Коричневая комната оказалась на втором этаже. Не очень большая, не очень маленькая и не слишком коричневая: коричневыми, помимо входной двери, были шторы на окнах, покрывала на постели и обивка трех стульев. Обои бежевые, а потолок так и вовсе белый.
Шторы Вальтер тут же раздвинул, и комнату наполнили красные отсветы закатившегося солнца.
– Вид на Рейхенбахский водопад, – сказал Вальтер.
Арехин подошёл к окну.
– Сам водопад, конечно, не виден, он скрыт за деревьями, – показал Вальтер. – Но слышен. Идти до него часа два, или полтора, если вы хороший ходок. Некоторые считают, что в полной красе водопад лучше смотреть летом, но и сейчас он изумителен.
– Я непременно схожу туда, – сказал Арехин.
Вальтер показал, что и где располагается в номере, предупредил, что в восемь вечера будет ужин, сигнал – гонг, и вышел, прикрыв за собой дверь.
Арехин прошелся по комнате. Полы не скрипели. Хорошие полы.
Он сел у письменного стола, ради интереса обмакнул перо в чернильницу. Чернил было довольно. На столе лежала стопка почтовой бумаги и полдюжины конвертов. Так и подмывало написать кому‑нибудь письмо, но кому? И о чём?
Он встал и вновь подошел к окну. Свет угасал, да и туч на небе стало больше. Скоро сумерки перешли в ночь. Он снял очки, вгляделся. Да, к дому ехала повозка. Новые постояльцы.
Зашторив окно, он сел на стул, закрыл глаза и сосредоточился на партии с Видмаром, с которой для него так победно начался карлсбадский турнир. Начал гладью, а кончил… нет, не такой уж и гадью, даже призовые взял, но все‑таки сколько возможностей он упустил из‑за неумения контролировать себя.
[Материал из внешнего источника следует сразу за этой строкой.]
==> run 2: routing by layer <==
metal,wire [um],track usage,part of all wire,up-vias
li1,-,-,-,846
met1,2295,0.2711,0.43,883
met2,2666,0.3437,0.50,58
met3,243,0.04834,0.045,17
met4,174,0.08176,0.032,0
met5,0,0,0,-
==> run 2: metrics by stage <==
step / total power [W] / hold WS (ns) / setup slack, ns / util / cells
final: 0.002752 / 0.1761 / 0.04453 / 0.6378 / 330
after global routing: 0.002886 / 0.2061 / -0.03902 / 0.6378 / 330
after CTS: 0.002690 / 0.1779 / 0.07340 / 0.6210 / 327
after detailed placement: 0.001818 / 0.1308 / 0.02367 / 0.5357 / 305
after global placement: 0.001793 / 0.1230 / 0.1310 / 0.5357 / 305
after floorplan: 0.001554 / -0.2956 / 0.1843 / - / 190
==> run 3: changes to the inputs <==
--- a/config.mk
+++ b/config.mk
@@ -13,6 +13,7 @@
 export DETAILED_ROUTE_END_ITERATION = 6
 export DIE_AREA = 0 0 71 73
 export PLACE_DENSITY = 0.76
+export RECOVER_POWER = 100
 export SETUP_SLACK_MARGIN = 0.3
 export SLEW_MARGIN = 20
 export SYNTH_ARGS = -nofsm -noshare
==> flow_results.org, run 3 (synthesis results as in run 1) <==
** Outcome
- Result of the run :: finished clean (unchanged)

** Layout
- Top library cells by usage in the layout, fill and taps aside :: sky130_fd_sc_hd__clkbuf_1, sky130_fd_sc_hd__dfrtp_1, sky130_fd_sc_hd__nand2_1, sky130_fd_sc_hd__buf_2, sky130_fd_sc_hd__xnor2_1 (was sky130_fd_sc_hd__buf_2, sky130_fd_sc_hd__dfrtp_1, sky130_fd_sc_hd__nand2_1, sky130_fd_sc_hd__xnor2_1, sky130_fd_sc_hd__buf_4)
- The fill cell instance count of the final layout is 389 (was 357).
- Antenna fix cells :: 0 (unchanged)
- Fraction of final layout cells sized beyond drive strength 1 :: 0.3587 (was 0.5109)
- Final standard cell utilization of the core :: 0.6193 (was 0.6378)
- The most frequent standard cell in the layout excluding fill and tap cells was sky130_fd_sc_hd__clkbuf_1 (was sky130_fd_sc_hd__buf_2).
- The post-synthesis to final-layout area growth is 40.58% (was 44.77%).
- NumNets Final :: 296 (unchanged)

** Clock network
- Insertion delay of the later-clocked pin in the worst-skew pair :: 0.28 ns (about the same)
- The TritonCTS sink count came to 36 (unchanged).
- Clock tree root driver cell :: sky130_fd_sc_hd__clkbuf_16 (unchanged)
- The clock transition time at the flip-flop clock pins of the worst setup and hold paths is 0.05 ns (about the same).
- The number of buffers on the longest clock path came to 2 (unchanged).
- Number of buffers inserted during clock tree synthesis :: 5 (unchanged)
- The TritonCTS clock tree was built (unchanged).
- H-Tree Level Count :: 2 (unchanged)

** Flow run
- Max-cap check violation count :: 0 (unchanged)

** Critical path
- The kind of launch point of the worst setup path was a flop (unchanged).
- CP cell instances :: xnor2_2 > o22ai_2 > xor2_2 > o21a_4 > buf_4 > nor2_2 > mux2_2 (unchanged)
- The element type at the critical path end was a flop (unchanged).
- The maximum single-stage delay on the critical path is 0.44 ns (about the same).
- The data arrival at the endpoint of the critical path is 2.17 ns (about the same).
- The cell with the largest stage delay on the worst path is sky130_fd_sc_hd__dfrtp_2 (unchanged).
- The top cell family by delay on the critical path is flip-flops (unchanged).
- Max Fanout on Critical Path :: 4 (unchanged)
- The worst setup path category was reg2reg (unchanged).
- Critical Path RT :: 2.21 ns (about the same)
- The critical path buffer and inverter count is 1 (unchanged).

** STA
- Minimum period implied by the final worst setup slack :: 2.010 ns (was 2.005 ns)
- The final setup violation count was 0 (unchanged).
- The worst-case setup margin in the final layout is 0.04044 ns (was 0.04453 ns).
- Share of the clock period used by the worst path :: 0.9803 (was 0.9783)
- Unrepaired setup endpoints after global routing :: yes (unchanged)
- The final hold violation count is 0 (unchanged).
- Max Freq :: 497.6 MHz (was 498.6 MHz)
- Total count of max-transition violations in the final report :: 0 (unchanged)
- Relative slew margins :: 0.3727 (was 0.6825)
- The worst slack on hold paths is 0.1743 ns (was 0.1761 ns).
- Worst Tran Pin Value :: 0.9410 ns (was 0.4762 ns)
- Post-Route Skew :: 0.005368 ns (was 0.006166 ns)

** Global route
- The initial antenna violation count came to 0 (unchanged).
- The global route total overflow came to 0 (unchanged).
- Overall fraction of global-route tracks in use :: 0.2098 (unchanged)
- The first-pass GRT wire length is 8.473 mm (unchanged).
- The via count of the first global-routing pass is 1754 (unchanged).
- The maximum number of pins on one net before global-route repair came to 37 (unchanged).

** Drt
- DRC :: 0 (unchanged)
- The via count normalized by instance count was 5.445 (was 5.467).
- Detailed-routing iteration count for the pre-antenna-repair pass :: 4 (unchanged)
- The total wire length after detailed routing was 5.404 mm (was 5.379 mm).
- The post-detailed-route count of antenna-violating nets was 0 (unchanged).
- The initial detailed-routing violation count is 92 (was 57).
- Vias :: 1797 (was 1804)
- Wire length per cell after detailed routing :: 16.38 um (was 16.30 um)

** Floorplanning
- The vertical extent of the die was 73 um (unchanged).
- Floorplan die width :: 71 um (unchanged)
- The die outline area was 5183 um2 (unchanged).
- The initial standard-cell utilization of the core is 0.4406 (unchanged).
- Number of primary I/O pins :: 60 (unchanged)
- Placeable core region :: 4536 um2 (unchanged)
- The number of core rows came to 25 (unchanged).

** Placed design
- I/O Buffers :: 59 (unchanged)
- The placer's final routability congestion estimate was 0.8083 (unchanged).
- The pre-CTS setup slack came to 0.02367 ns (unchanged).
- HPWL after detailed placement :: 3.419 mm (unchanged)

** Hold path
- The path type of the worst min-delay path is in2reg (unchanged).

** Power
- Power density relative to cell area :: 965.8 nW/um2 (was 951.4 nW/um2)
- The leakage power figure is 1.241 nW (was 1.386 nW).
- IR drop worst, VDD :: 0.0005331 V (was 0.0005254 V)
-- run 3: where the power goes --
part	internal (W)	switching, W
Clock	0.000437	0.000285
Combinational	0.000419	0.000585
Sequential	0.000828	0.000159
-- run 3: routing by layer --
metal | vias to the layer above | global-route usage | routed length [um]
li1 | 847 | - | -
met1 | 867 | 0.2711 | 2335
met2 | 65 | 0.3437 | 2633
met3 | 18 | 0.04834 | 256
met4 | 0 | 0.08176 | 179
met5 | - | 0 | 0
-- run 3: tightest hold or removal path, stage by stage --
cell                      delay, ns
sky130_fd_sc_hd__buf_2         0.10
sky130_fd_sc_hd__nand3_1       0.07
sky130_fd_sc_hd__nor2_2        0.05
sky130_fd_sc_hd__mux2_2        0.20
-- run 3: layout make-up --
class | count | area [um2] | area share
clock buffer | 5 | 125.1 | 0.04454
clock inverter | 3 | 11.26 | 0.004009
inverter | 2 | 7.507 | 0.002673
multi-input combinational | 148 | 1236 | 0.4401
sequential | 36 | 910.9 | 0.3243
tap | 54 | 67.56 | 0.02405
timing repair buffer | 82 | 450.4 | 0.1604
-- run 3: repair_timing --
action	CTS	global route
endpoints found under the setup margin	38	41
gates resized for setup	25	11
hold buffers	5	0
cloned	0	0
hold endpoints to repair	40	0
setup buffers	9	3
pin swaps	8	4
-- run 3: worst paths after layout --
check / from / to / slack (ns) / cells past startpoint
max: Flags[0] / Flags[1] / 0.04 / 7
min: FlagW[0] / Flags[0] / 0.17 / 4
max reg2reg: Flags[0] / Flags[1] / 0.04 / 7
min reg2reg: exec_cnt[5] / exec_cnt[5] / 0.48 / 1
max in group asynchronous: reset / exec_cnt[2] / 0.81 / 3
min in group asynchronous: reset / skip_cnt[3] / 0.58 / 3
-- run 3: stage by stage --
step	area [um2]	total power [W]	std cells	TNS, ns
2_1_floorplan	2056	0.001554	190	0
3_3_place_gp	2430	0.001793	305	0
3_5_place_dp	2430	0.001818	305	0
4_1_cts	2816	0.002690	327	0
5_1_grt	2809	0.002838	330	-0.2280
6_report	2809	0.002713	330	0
Нужно постоянно упражняться: давать нагрузку разуму, укрощая эмоции.
К тому времени, когда он стал рассматривать варианты в случае, если бы он на двадцать седьмом ходу сыграл пешкой на f4, а не ферзем, как в партии, постояльцы прибыли в отель.
Оно бы и ничего, прибыли и прибыли, но он услышал характерный голос франта в полосатых штанах:
– Двенадцать франков и не сантимом больше, милейший. Нас четверо, по три франка с человека, итого – двенадцать. Или у вас с арифметикой плохо?
– Я ошибся, я посчитал вас пять человек, извините, – оправдывался извозчик, другой, не тот, что привёз Арехина. И собачка не лаяла.
Нет в мире совершенства.
Арехин постарался в дальнейшие разговоры не вникать, углубившись в позицию. Только краем сознания он отметил, как отъезжал извозчик, как хозяева распределяли гостей по комнатам, расписывая достоинства каждой. Но отвлечься от позиции (выигранной и при ходе пешки, и при ходе ферзя), заставил голос Вальтера:
– Да, кроме вас, у нас поселился ещё один гость, очень приличный и спокойный молодой человек.
– Где он?
– У себя, в коричневой комнате. Вы, вероятно, увидите его за ужином.
– А ужин…
– Ужин в восемь часов. По гонгу.
– Через полчаса, значит. Хорошо…
И чего же здесь хорошего?
Скорее, странно. Или «хорошо» относится к ужину, а не к встрече за столом? Тогда понятно.
Арехин, не зажигая свечи, привел себя в презентабельный вид. Естественно, с учётом обстоятельств.
Опять выглянул в окно. Даже если бы кто‑то ещё решил навестить «Грузельгешихтен»', увидеть этого Арехин бы не смог. Не из‑за темноты, в темноте он видел вполне сносно. Просто пошёл снег, и сильный снег.